* [THE PROBLEM]:
Consider the records below. How many of their lines include the word "usage"? State the number and nothing else.

* [EXTRACTED INFORMATION]:

---------------

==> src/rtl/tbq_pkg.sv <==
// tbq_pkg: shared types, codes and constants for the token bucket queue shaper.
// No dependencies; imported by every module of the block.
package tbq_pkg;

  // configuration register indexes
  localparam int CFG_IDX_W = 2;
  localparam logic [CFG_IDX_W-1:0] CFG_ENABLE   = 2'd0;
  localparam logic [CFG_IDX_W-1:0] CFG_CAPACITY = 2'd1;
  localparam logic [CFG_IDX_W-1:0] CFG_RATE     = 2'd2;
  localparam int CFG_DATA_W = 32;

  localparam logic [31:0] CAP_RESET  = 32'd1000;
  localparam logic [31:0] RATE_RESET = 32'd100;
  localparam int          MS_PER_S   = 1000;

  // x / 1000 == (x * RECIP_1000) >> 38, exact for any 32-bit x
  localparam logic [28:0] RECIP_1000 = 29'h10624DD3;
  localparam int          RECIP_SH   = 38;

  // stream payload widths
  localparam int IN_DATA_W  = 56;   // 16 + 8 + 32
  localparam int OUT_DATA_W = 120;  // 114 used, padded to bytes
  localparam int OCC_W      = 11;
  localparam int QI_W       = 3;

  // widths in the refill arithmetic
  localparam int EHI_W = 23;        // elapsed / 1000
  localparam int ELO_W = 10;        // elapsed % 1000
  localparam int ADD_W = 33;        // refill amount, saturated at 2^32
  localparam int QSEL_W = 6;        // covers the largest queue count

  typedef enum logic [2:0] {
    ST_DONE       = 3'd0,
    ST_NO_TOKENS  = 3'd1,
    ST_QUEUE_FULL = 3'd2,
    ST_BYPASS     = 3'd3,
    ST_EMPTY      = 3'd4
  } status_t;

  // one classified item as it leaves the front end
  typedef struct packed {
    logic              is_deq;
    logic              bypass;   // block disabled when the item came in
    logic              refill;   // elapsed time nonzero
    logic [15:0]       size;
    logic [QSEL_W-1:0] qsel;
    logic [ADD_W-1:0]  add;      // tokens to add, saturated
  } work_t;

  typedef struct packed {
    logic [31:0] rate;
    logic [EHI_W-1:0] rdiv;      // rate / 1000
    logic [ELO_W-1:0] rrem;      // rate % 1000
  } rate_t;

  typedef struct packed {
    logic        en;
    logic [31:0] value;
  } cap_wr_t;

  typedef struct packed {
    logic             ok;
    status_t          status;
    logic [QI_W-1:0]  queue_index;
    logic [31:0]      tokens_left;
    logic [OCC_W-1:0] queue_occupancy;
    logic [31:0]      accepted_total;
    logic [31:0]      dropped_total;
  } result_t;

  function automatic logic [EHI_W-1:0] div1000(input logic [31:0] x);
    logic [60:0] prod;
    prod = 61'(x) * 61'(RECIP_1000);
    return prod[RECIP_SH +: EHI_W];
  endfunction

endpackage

---------------

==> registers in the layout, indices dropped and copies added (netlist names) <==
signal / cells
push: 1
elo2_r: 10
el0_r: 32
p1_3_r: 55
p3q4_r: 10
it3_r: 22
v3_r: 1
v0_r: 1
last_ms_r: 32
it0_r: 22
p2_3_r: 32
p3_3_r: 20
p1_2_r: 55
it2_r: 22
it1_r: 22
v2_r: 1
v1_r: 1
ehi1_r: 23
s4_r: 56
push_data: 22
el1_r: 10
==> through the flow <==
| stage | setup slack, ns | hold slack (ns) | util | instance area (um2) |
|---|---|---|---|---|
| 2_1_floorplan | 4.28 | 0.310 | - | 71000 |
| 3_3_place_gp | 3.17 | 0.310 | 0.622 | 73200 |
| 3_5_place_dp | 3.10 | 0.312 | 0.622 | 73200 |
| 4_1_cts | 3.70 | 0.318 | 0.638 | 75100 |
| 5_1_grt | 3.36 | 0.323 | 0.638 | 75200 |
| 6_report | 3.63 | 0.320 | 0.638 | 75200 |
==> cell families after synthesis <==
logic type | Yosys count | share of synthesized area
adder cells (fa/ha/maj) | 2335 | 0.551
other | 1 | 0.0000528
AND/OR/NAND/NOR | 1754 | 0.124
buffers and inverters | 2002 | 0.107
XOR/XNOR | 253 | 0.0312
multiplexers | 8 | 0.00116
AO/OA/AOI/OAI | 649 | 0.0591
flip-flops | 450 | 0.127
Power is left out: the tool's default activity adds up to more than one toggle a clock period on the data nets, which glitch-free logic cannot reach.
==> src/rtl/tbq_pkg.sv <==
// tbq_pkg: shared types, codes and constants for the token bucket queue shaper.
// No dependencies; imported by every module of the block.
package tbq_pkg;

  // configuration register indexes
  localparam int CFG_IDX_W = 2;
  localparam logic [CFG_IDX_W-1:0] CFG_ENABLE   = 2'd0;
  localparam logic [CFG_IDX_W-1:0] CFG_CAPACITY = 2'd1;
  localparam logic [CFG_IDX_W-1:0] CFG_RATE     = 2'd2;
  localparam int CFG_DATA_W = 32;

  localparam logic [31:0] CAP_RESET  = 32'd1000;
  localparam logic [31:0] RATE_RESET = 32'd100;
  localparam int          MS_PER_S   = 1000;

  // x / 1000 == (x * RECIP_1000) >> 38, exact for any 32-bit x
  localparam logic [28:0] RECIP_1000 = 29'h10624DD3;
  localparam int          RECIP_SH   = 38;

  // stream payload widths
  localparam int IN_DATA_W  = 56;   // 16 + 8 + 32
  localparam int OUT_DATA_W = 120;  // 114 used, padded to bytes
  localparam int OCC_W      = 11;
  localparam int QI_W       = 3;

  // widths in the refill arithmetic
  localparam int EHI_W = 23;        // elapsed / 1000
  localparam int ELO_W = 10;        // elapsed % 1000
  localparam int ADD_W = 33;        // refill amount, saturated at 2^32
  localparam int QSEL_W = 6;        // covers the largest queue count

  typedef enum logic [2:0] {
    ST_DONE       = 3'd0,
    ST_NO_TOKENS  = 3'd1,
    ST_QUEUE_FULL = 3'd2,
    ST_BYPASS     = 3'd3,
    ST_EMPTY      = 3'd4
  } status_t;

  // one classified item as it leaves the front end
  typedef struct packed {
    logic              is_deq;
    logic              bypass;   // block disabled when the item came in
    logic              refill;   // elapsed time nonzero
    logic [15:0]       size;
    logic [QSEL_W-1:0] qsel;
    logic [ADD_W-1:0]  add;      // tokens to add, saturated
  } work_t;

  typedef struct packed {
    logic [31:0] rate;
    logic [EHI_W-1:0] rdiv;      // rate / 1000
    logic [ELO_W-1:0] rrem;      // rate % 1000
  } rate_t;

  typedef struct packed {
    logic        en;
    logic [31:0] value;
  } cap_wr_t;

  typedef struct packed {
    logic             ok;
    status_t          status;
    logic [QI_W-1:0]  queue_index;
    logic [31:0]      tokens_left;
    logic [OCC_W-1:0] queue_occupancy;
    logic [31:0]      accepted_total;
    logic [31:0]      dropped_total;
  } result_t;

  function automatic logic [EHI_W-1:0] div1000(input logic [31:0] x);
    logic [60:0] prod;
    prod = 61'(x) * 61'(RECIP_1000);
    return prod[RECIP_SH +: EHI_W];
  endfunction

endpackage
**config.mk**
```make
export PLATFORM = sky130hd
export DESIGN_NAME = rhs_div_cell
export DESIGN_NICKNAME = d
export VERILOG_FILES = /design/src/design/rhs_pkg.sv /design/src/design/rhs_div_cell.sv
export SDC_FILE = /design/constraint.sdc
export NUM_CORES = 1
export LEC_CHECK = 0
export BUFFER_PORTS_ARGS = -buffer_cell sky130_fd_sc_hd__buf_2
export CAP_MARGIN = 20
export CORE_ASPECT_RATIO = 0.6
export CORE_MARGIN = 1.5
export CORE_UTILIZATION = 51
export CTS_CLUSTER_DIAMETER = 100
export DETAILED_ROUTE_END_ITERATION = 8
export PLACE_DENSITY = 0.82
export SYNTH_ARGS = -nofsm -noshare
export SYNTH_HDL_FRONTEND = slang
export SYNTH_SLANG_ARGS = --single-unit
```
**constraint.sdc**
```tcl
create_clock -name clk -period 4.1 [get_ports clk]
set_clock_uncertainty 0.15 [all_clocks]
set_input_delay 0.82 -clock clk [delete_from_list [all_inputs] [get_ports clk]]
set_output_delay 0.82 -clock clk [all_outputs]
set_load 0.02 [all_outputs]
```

---------------

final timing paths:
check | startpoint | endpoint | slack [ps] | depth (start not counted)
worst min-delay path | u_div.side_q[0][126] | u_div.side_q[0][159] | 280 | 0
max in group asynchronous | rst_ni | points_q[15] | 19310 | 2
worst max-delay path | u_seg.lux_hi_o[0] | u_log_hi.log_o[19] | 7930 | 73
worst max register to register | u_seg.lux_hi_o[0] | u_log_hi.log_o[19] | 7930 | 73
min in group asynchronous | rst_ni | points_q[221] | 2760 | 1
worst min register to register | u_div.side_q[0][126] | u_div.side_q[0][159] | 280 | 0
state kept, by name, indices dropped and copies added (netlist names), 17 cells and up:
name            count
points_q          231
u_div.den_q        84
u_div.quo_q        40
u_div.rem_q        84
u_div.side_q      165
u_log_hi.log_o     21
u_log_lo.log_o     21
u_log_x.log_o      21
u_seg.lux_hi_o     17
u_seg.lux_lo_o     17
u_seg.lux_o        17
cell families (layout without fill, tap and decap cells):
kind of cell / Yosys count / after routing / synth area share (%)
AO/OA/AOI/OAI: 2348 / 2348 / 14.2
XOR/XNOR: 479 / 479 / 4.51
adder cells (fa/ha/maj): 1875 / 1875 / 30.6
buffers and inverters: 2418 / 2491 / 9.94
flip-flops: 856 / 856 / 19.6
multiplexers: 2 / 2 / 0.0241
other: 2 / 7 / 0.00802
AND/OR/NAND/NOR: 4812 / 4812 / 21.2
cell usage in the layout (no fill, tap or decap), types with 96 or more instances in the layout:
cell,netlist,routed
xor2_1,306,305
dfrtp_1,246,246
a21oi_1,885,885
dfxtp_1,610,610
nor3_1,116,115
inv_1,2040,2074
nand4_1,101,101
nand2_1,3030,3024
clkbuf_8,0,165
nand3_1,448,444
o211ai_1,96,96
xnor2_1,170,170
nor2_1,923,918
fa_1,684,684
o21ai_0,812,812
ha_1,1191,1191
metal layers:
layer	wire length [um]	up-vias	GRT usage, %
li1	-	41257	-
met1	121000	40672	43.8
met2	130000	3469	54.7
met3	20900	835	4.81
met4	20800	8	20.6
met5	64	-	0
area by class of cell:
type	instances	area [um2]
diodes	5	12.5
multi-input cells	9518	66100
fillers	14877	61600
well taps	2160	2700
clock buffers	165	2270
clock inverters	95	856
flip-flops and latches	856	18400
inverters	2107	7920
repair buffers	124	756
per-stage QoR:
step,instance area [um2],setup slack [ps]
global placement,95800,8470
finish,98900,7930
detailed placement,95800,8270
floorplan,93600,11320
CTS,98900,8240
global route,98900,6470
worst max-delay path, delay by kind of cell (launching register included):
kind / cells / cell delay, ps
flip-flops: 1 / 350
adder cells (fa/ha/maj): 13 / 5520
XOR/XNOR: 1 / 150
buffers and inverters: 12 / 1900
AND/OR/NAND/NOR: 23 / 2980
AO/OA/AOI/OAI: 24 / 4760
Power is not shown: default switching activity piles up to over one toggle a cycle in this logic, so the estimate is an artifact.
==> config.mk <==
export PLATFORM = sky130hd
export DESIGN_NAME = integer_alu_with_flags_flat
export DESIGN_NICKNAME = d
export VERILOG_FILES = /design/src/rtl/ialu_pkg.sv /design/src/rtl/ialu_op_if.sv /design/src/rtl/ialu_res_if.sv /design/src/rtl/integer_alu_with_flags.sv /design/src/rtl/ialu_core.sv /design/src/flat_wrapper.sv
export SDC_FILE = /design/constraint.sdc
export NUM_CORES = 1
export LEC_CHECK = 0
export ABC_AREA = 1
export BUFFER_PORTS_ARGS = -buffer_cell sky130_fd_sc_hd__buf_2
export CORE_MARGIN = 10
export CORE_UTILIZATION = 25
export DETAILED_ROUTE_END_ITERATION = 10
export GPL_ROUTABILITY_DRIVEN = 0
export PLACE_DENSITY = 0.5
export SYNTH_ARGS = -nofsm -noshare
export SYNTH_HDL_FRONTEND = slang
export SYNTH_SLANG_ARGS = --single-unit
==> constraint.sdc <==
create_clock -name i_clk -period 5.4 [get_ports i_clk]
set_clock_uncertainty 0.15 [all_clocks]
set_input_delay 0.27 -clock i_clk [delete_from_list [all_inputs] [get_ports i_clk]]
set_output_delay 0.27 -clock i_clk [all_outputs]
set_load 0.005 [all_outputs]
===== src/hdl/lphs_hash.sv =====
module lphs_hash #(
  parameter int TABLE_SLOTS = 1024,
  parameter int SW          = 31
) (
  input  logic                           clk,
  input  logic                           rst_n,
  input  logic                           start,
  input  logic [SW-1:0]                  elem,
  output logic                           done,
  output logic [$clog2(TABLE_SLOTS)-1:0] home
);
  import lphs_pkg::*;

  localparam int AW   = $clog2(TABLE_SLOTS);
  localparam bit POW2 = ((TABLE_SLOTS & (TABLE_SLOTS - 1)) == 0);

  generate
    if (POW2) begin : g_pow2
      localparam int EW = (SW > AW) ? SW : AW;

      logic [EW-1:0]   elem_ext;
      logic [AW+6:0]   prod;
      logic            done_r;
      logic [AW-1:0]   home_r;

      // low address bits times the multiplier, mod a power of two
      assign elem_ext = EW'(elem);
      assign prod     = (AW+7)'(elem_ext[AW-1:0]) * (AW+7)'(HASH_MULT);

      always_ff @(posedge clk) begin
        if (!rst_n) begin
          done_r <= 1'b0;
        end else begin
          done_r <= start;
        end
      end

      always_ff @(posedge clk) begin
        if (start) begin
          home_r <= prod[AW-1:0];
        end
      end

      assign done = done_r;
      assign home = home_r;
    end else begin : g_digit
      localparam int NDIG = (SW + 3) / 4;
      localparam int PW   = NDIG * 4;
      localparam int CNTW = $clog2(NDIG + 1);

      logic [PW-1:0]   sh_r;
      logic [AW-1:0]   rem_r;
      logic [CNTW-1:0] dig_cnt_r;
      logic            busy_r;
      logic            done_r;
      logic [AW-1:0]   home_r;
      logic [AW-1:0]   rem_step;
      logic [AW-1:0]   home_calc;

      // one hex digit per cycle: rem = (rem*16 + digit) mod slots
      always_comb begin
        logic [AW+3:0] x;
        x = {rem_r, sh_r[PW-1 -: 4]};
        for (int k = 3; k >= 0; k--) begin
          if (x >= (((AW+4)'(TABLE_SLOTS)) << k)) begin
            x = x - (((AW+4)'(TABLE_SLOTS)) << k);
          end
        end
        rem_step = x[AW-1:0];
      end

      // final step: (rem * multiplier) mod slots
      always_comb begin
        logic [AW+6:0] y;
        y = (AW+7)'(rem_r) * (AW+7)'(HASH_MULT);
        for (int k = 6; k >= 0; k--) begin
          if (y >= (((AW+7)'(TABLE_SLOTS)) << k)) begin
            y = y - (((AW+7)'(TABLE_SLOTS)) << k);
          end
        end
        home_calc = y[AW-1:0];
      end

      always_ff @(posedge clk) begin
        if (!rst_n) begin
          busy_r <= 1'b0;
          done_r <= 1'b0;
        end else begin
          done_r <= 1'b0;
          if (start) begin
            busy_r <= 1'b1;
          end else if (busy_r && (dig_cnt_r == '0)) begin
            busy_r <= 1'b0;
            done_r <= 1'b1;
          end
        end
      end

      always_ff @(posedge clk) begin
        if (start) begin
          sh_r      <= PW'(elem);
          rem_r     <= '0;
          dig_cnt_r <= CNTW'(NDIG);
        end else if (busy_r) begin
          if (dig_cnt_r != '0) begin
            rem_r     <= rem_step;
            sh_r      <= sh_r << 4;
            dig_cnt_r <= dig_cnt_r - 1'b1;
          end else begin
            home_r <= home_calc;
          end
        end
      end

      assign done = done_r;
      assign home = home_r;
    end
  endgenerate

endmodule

---------------

* [ANSWER TO THIS TASK]:
2